Finally, Congress is doing something smart. Well, almost.
Two subcommittees of the House Energy and Commerce Committee met recently to discuss proposed “voluntary” guidelines that would restrict the marketing of food to children and adolescents.
The original proposal called for a cease-and-desist on certain marketing techniques that many consider cross-generational cultural icons, such as Tony the Tiger and the Trix rabbit.
These characters would have been banned from commercials, digital marketing, sales displays and sponsorships on television shows like “American Idol,” because the foods and beverages they’re associated with are deemed too unhealthy to market to children.
The Interagency Working Group that proposed these guidelines earlier this year — composed of the U.S. Department of Agriculture, the Centers for Disease Control and Prevention, the Food and Drug Administration and the Federal Trade Commission — has since walked back on some of the proposals.
In the October congressional hearing, agency officials backed down from their initial proposals that would have classified many of the foods encouraged by the USDA’s healthy school lunch program as unmarketable to children.
The officials admitted that extending these guidelines to display marketing and cartoon brands was unreasonable, as was trying to restrict marketing and sponsorships at sporting and charity events. They also discussed narrowing the age range, from the very broad 2-17 years to 2-11 years of age.

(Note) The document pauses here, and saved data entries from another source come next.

<file path="src/rtl/dft_consts.svh">
// Constants of the dynamic fan start temperature loop: offsets, fields, resets, cycle counts.
// Assumes an 8-bit register address space reached over a plain strobe port.
`ifndef DFT_CONSTS_SVH
`define DFT_CONSTS_SVH

// Register offsets
`define DFT_OFS_OP_R1       8'h33
`define DFT_OFS_OP_LOC      8'h34
`define DFT_OFS_OP_R2       8'h35
`define DFT_OFS_CTRL1       8'h36
`define DFT_OFS_CTRL2       8'h37
`define DFT_OFS_LOW_R1      8'h4e
`define DFT_OFS_HIGH_R1     8'h4f
`define DFT_OFS_LOW_LOC     8'h50
`define DFT_OFS_HIGH_LOC    8'h51
`define DFT_OFS_LOW_R2      8'h52
`define DFT_OFS_HIGH_R2     8'h53
`define DFT_OFS_HYST_A      8'h6d
`define DFT_OFS_HYST_B      8'h6e
`define DFT_OFS_START_R1    8'h70
`define DFT_OFS_START_LOC   8'h71
`define DFT_OFS_START_R2    8'h72
`define DFT_OFS_FORMAT      8'h73

// Field positions in the first loop-control register
`define DFT_CTRL1_CYC_MSB   0
`define DFT_CTRL1_COPY_LSB  2
`define DFT_CTRL1_ADAPT_LSB 5
`define DFT_CTRL1_MASK      8'hfd

// Reset values
`define DFT_LOW_RST         8'h01
`define DFT_HIGH_RST        8'h7f
`define DFT_OP_RST          8'ha4
`define DFT_HYST_RST        4'h4
`define DFT_START_RST       8'h5a
`define DFT_CTRL_RST        8'h00

// Temperature arithmetic
`define DFT_OFS64_DEG       12'sh040
`define DFT_OFS64_QTR       12'sh100
`define DFT_FLOOR_TWOS      12'shf81
`define DFT_FLOOR_OFS64     12'shfc0
`define DFT_SMALL_RISE_QTR  12'sh001

// Short cycle length for code 000, in monitoring cycles
`define DFT_CYCLE_BASE      12'h008

`endif

</file>
<file path="src/rtl/dft_pkg.sv">
// Types shared by the dynamic fan start temperature loop.
// Assumes the constants header is included by each design file that needs numbers.
package dft_pkg;
    typedef logic [7:0]         dft_byte_t;   // Register byte
    typedef logic [9:0]         dft_temp_t;   // Measured temperature, 0.25 degree lsb
    typedef logic [2:0]         dft_code_t;   // Cycle selector code
    typedef logic signed [11:0] dft_sdeg_t;   // Signed degrees or quarter degrees
endpackage

</file>
<file path="src/rtl/dft_cycle_timer.sv">
// Monitoring-cycle counter of one channel, giving short and long cycle pulses.
// Assumes monitor_tick is a one-cycle pulse on clk, one per monitoring cycle.
`timescale 1ns/10ps
`include "dft_consts.svh"
module dft_cycle_timer import dft_pkg::*; (
    input  wire logic      clk,
    input  wire logic      rst_n,
    input  wire logic      monitor_tick,
    input  wire logic      restart,
    input  wire dft_code_t code,
    output logic           short_tick,
    output logic           long_tick
);
    logic [11:0] cnt_q;
    logic [11:0] cnt_d;
    logic [11:0] cnt_next;
    logic [11:0] short_len;
    logic [11:0] long_len;

    // Short length doubles with each code step; long is twice short
    assign short_len  = `DFT_CYCLE_BASE << code;
    assign long_len   = short_len << 1;
    assign cnt_next   = cnt_q + 12'h001;
    // A long cycle is always a short cycle too, even after the code shrinks mid-count
    assign short_tick = monitor_tick && !restart &&
                        (((cnt_next & (short_len - 12'h001)) == 12'h000) || (cnt_next >= long_len));
    assign long_tick  = monitor_tick && !restart && (cnt_next >= long_len);

    // Counter wraps at the long cycle and restarts when adaptation is enabled
    assign cnt_d = restart   ? 12'h000 :
                   long_tick ? 12'h000 :
                   monitor_tick ? cnt_next : cnt_q;

    // Counter register
    always_ff @(posedge clk) begin
        if (!rst_n) begin
            cnt_q <= 12'h000;
        end else begin
            cnt_q <= cnt_d;
        end
    end
endmodule

</file>
<file path="src/rtl/dft_chan_adjust.sv">
// Fan start temperature adjustment of one channel for short and long cycles.
// Assumes temperatures and ticks come from logic on clk, in the selected format.
`timescale 1ns/10ps
`include "dft_consts.svh"
module dft_chan_adjust import dft_pkg::*; (
    input  wire logic      clk,
    input  wire logic      rst_n,
    input  wire logic      adapt_en,
    input  wire logic      offset64,
    input  wire logic      monitor_tick,
    input  wire logic      short_tick,
    input  wire logic      long_tick,
    input  wire dft_temp_t temp_meas,
    input  wire dft_byte_t op_temp,
    input  wire logic [3:0] hyst,
    input  wire dft_byte_t low_lim,
    input  wire dft_byte_t high_lim,
    input  wire logic      sw_wr,
    input  wire dft_byte_t sw_data,
    output dft_byte_t      start_q
);
    // Register code to signed degrees
    function automatic dft_sdeg_t deg_of(input dft_byte_t v, input logic off64);
        deg_of = off64 ? ($signed({4'h0, v}) - `DFT_OFS64_DEG) : $signed({{4{v[7]}}, v});
    endfunction
    // Signed degrees to signed quarter degrees
    function automatic dft_sdeg_t qtr_of(input dft_sdeg_t d);
        qtr_of = $signed({d[9:0], 2'b00});
    endfunction
    // Measured code to signed quarter degrees
    function automatic dft_sdeg_t meas_of(input dft_temp_t t, input logic off64);
        meas_of = off64 ? ($signed({2'b00, t}) - `DFT_OFS64_QTR) : $signed({{2{t[9]}}, t});
    endfunction

    dft_temp_t prev_q;
    dft_byte_t start_d;
    dft_sdeg_t meas_qt, rise_qt, st_dg, op_dg, low_dg, hi_dg, floor_dg;
    dft_sdeg_t short_cut, long_cut, raise_dg, sum_dg, clamp_dg, enc_dg;
    logic      active, above_band, above_op, raise_ok, adj_go;

    // Operands in signed units
    assign meas_qt  = meas_of(temp_meas, offset64);
    assign rise_qt  = meas_qt - meas_of(prev_q, offset64);
    assign st_dg    = deg_of(start_q, offset64);
    assign op_dg    = deg_of(op_temp, offset64);
    assign low_dg   = deg_of(low_lim, offset64);
    assign hi_dg    = deg_of(high_lim, offset64);
    assign floor_dg = offset64 ? `DFT_FLOOR_OFS64 : `DFT_FLOOR_TWOS;

    // Loop acts only when enabled and at or above the start temperature
    assign active     = adapt_en && (meas_qt >= qtr_of(st_dg));
    assign above_band = meas_qt > qtr_of(op_dg - $signed({8'h00, hyst}));
    assign above_op   = meas_qt > qtr_of(op_dg);
    assign raise_ok   = (meas_qt < qtr_of(low_dg)) && (st_dg < hi_dg) &&
                        (st_dg < op_dg) && (meas_qt > qtr_of(st_dg));

    // Short cycle cuts twice the rise, which in quarters halved is degrees times two
    assign short_cut = (short_tick && active && above_band && (rise_qt > `DFT_SMALL_RISE_QTR)) ?
                       (rise_qt >>> 1) : 12'sh000;
    assign long_cut  = (long_tick && active && above_op) ? 12'sh001 : 12'sh000;
    assign raise_dg  = (long_tick && active && raise_ok) ? 12'sh001 : 12'sh000;

    // Combine, saturate and encode back to register format
    assign sum_dg   = st_dg - short_cut - long_cut + raise_dg;
    assign clamp_dg = ((raise_dg != 12'sh000) && (sum_dg > hi_dg)) ? hi_dg :
                      (sum_dg < floor_dg) ? floor_dg : sum_dg;
    assign enc_dg   = offset64 ? (clamp_dg + `DFT_OFS64_DEG) : clamp_dg;
    assign adj_go   = (short_cut != 12'sh000) || (long_cut != 12'sh000) || (raise_dg != 12'sh000);
    assign start_d  = sw_wr ? sw_data : adj_go ? enc_dg[7:0] : start_q;

    // Start temperature and previous measurement
    always_ff @(posedge clk) begin
        if (!rst_n) begin
            start_q <= `DFT_START_RST;
            prev_q  <= 10'h000;
        end else begin
            start_q <= start_d;
            prev_q  <= monitor_tick ? temp_meas : prev_q;
        end
    end
endmodule

</file>
<file path="src/rtl/dft_loop.sv">
// Top of the dynamic fan start temperature loop: register file, alarm input and three channels.
// Assumes a plain strobe register port on clk, and temperatures plus monitor tick from logic on clk.
//
// Behaviour
// - Per-channel low/high limits, reset 0x01 and 0x7f.
// - Short cycle every n, long every 2n.
// - Per-channel three-bit cycle selector fields in control registers.
// - Code 000 gives 8/16; each step doubles.
// - Below band and above low limit: no change.
// - Above band, short cycle lowers by twice rise.
// - Rise of quarter degree or less: no cut.
// - Above operating point, long cycle lowers one degree.
// - Between band and operating point, long cycle idle.
// - Raise needs four conditions all true together.
// - Start temperature never raised above high limit.
// - Start floor is -127 or -64 by format.
// - Temperature below start temperature: no adjustment.
// - Alarm assertion copies temperature into operating point.
// - Per-channel copy enables in first control register.
// - Per-channel adaptive enables; clear keeps start fixed.
// - Hysteresis nibbles at 0x6d/0x6e, reset four degrees.
// - Operating points at 0x33..0x35, reset 0xa4.
//
// Our own choice: the address-and-strobe port.
`timescale 1ns/10ps
`include "dft_consts.svh"
module dft_loop import dft_pkg::*; (
    input  wire logic      clk,
    input  wire logic      rst_n,
    input  wire dft_byte_t reg_addr,
    input  wire dft_byte_t reg_wdata,
    input  wire logic      reg_wr,
    input  wire logic      reg_rd,
    output dft_byte_t      reg_rdata,
    input  wire logic      monitor_tick,
    input  wire dft_temp_t temp_remote1,
    input  wire dft_temp_t temp_local,
    input  wire dft_temp_t temp_remote2,
    input  wire logic      thermal_alarm_n,
    output dft_byte_t      fan_start_remote1,
    output dft_byte_t      fan_start_local,
    output dft_byte_t      fan_start_remote2
);
    // Per-channel offsets, index 0 remote 1, 1 local, 2 remote 2
    localparam dft_byte_t LOW_OFS   [3] = '{`DFT_OFS_LOW_R1, `DFT_OFS_LOW_LOC, `DFT_OFS_LOW_R2};
    localparam dft_byte_t HIGH_OFS  [3] = '{`DFT_OFS_HIGH_R1, `DFT_OFS_HIGH_LOC, `DFT_OFS_HIGH_R2};
    localparam dft_byte_t OP_OFS    [3] = '{`DFT_OFS_OP_R1, `DFT_OFS_OP_LOC, `DFT_OFS_OP_R2};
    localparam dft_byte_t START_OFS [3] = '{`DFT_OFS_START_R1, `DFT_OFS_START_LOC, `DFT_OFS_START_R2};

    dft_byte_t   low_q   [3];
    dft_byte_t   high_q  [3];
    dft_byte_t   op_q    [3];
    dft_byte_t   op_d    [3];
    logic [3:0]  hyst_q  [3];
    dft_byte_t   start_w [3];
    dft_temp_t   temp_a  [3];
    dft_code_t   code_w  [3];
    dft_byte_t   ch_rd   [3];
    dft_byte_t   ctrl1_q;
    dft_byte_t   ctrl2_q;
    logic        fmt_q;
    logic [2:0]  adapt_prev_q;
    logic [2:0]  adapt_en;
    logic [2:0]  copy_en;
    logic [2:0]  restart;
    logic [2:0]  short_tick;
    logic [2:0]  long_tick;
    logic [2:0]  wr_op;
    logic        alm_meta_q;
    logic        alm_sync_q;
    logic        alm_prev_q;
    logic        alm_fall;
    dft_byte_t   glob_rd;
    dft_byte_t   rd_mux;

    // Channel inputs gathered for indexing
    assign temp_a[0] = temp_remote1;
    assign temp_a[1] = temp_local;
    assign temp_a[2] = temp_remote2;

    // Control field decode
    assign adapt_en  = ctrl1_q[`DFT_CTRL1_ADAPT_LSB +: 3];
    assign copy_en   = ctrl1_q[`DFT_CTRL1_COPY_LSB +: 3];
    assign code_w[0] = ctrl2_q[2:0];
    assign code_w[1] = ctrl2_q[5:3];
    assign code_w[2] = {ctrl1_q[`DFT_CTRL1_CYC_MSB], ctrl2_q[7:6]};
    assign restart   = adapt_en & ~adapt_prev_q;

    // Alarm pin synchroniser; only the second stage feeds the edge detect
    always_ff @(posedge clk) begin
        if (!rst_n) begin
            alm_meta_q <= 1'b1;
            alm_sync_q <= 1'b1;
            alm_prev_q <= 1'b1;
        end else begin
            alm_meta_q <= thermal_alarm_n;
            alm_sync_q <= alm_meta_q;
            alm_prev_q <= alm_sync_q;
        end
    end

    // Falling edge of the synchronised alarm marks its assertion
    assign alm_fall = alm_prev_q && !alm_sync_q;

    // Global registers
    always_ff @(posedge clk) begin
        if (!rst_n) begin
            ctrl1_q      <= `DFT_CTRL_RST;
            ctrl2_q      <= `DFT_CTRL_RST;
            fmt_q        <= 1'b0;
            adapt_prev_q <= 3'h0;
        end else begin
            ctrl1_q      <= (reg_wr && reg_addr == `DFT_OFS_CTRL1) ? (reg_wdata & `DFT_CTRL1_MASK) : ctrl1_q;
            ctrl2_q      <= (reg_wr && reg_addr == `DFT_OFS_CTRL2) ? reg_wdata : ctrl2_q;
            fmt_q        <= (reg_wr && reg_addr == `DFT_OFS_FORMAT) ? reg_wdata[0] : fmt_q;
            adapt_prev_q <= adapt_en;
        end
    end

    // Hysteresis nibbles; remote 1 high and local low of the first, remote 2 high of the second
    always_ff @(posedge clk) begin
        if (!rst_n) begin
            hyst_q[0] <= `DFT_HYST_RST;
            hyst_q[1] <= `DFT_HYST_RST;
            hyst_q[2] <= `DFT_HYST_RST;
        end else begin
            hyst_q[0] <= (reg_wr && reg_addr == `DFT_OFS_HYST_A) ? reg_wdata[7:4] : hyst_q[0];
            hyst_q[1] <= (reg_wr && reg_addr == `DFT_OFS_HYST_A) ? reg_wdata[3:0] : hyst_q[1];
            hyst_q[2] <= (reg_wr && reg_addr == `DFT_OFS_HYST_B) ? reg_wdata[7:4] : hyst_q[2];
        end
    end

    // Per-channel registers, cycle timer and adjustment
    genvar i;
    generate
        for (i = 0; i < 3; i++) begin : g_ch
            assign wr_op[i] = reg_wr && (reg_addr == OP_OFS[i]);
            // Software write wins over the alarm copy in the same cycle
            assign op_d[i]  = wr_op[i] ? reg_wdata :
                              (alm_fall && copy_en[i]) ? temp_a[i][9:2] : op_q[i];

            always_ff @(posedge clk) begin
                if (!rst_n) begin
                    low_q[i]  <= `DFT_LOW_RST;
                    high_q[i] <= `DFT_HIGH_RST;
                    op_q[i]   <= `DFT_OP_RST;
                end else begin
                    low_q[i]  <= (reg_wr && reg_addr == LOW_OFS[i]) ? reg_wdata : low_q[i];
                    high_q[i] <= (reg_wr && reg_addr == HIGH_OFS[i]) ? reg_wdata : high_q[i];
                    op_q[i]   <= op_d[i];
                end
            end

            dft_cycle_timer u_timer (
                .clk          (clk),
                .rst_n        (rst_n),
                .monitor_tick (monitor_tick),
                .restart      (restart[i]),
                .code         (code_w[i]),
                .short_tick   (short_tick[i]),
                .long_tick    (long_tick[i])
            );

            dft_chan_adjust u_adjust (
                .clk          (clk),
                .rst_n        (rst_n),
                .adapt_en     (adapt_en[i]),
                .offset64     (fmt_q),
                .monitor_tick (monitor_tick),
                .short_tick   (short_tick[i]),
                .long_tick    (long_tick[i]),
                .temp_meas    (temp_a[i]),
                .op_temp      (op_q[i]),
                .hyst         (hyst_q[i]),
                .low_lim      (low_q[i]),
                .high_lim     (high_q[i]),
                .sw_wr        (reg_wr && (reg_addr == START_OFS[i])),
                .sw_data      (reg_wdata),
                .start_q      (start_w[i])
            );

            // Channel read decode
            assign ch_rd[i] = (reg_addr == LOW_OFS[i])   ? low_q[i]   :
                              (reg_addr == HIGH_OFS[i])  ? high_q[i]  :
                              (reg_addr == OP_OFS[i])    ? op_q[i]    :
                              (reg_addr == START_OFS[i]) ? start_w[i] : 8'h00;
        end
    endgenerate

    // Global read decode; unmapped addresses read zero
    assign glob_rd = (reg_addr == `DFT_OFS_CTRL1)  ? ctrl1_q :
                     (reg_addr == `DFT_OFS_CTRL2)  ? ctrl2_q :
                     (reg_addr == `DFT_OFS_HYST_A) ? {hyst_q[0], hyst_q[1]} :
                     (reg_addr == `DFT_OFS_HYST_B) ? {hyst_q[2], 4'h0} :
                     (reg_addr == `DFT_OFS_FORMAT) ? {7'h00, fmt_q} : 8'h00;
    assign rd_mux  = glob_rd | ch_rd[0] | ch_rd[1] | ch_rd[2];

    // Read data stands for one cycle after the strobe, zero otherwise
    always_ff @(posedge clk) begin
        if (!rst_n) begin
            reg_rdata <= 8'h00;
        end else begin
            reg_rdata <= reg_rd ? rd_mux : 8'h00;
        end
    end

    // Start temperatures driven out from the channel registers
    assign fan_start_remote1 = start_w[0];
    assign fan_start_local   = start_w[1];
    assign fan_start_remote2 = start_w[2];
endmodule

</file>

While committee chairman Rep. Fred Upton, R-Mich., and committee members are to be applauded for taking on this issue, the fact remains that the guidelines proposed by the Interagency Working Group on Foods Marketed to Children will do nothing to reduce the incidence of childhood obesity in America, precisely because there is no proven correlation between food marketing and obesity rates.
Furthermore, the government has no place trying to regulate what parents feed their children. What these guidelines will do, if enforced, is make even healthy products like Cheerios more expensive, thanks to companies having to reformulate them to meet new nutritional standards or stop marketing them altogether.
Simply stated, the “scaled back” guidelines are still a losing bet. While the revised set of recommendations seem somewhat more reasonable, spending years of taxpayer money proposing allegedly nonbinding recommendations on the advertising of foods to children does nothing to address the root causes of our nation’s obesity problem. Is this really smart government?
What the development of these government guidelines proves is that there is no interest in doing the hard work it will take to deal with the root causes of America’s childhood obesity problem: poverty, education, access to healthy and affordable food and increased physical activity.
How can we begin to preach healthy habits until the families most at-risk for obesity can actually access better options?
Couple that with children’s increasingly sedentary lifestyles — the Kaiser Family Foundation found that children ages 8 to 18 watch an average of 4.5 hours of television per day — and you have a recipe for obese children who more often than not grow up to be obese adults.
Unfortunately, they’re not getting the physical activity they need in school, either. Only 3.8 percent of elementary schools and 7.9 percent of middle schools are providing daily physical education classes.
Nearly everyone, on both sides of this debate, can agree that childhood obesity is a serious problem in our country. A far more productive solution, however, would involve encouraging schools to reinstate daily physical education programs; making healthy, affordable foods available in low-income communities; and encouraging more public-private ventures like first lady Michelle Obama’s “Let’s Move” campaign.
Michelle D. Bernard is president and CEO of the Bernard Center for Women, Politics and Public Policy and an MSNBC political analyst.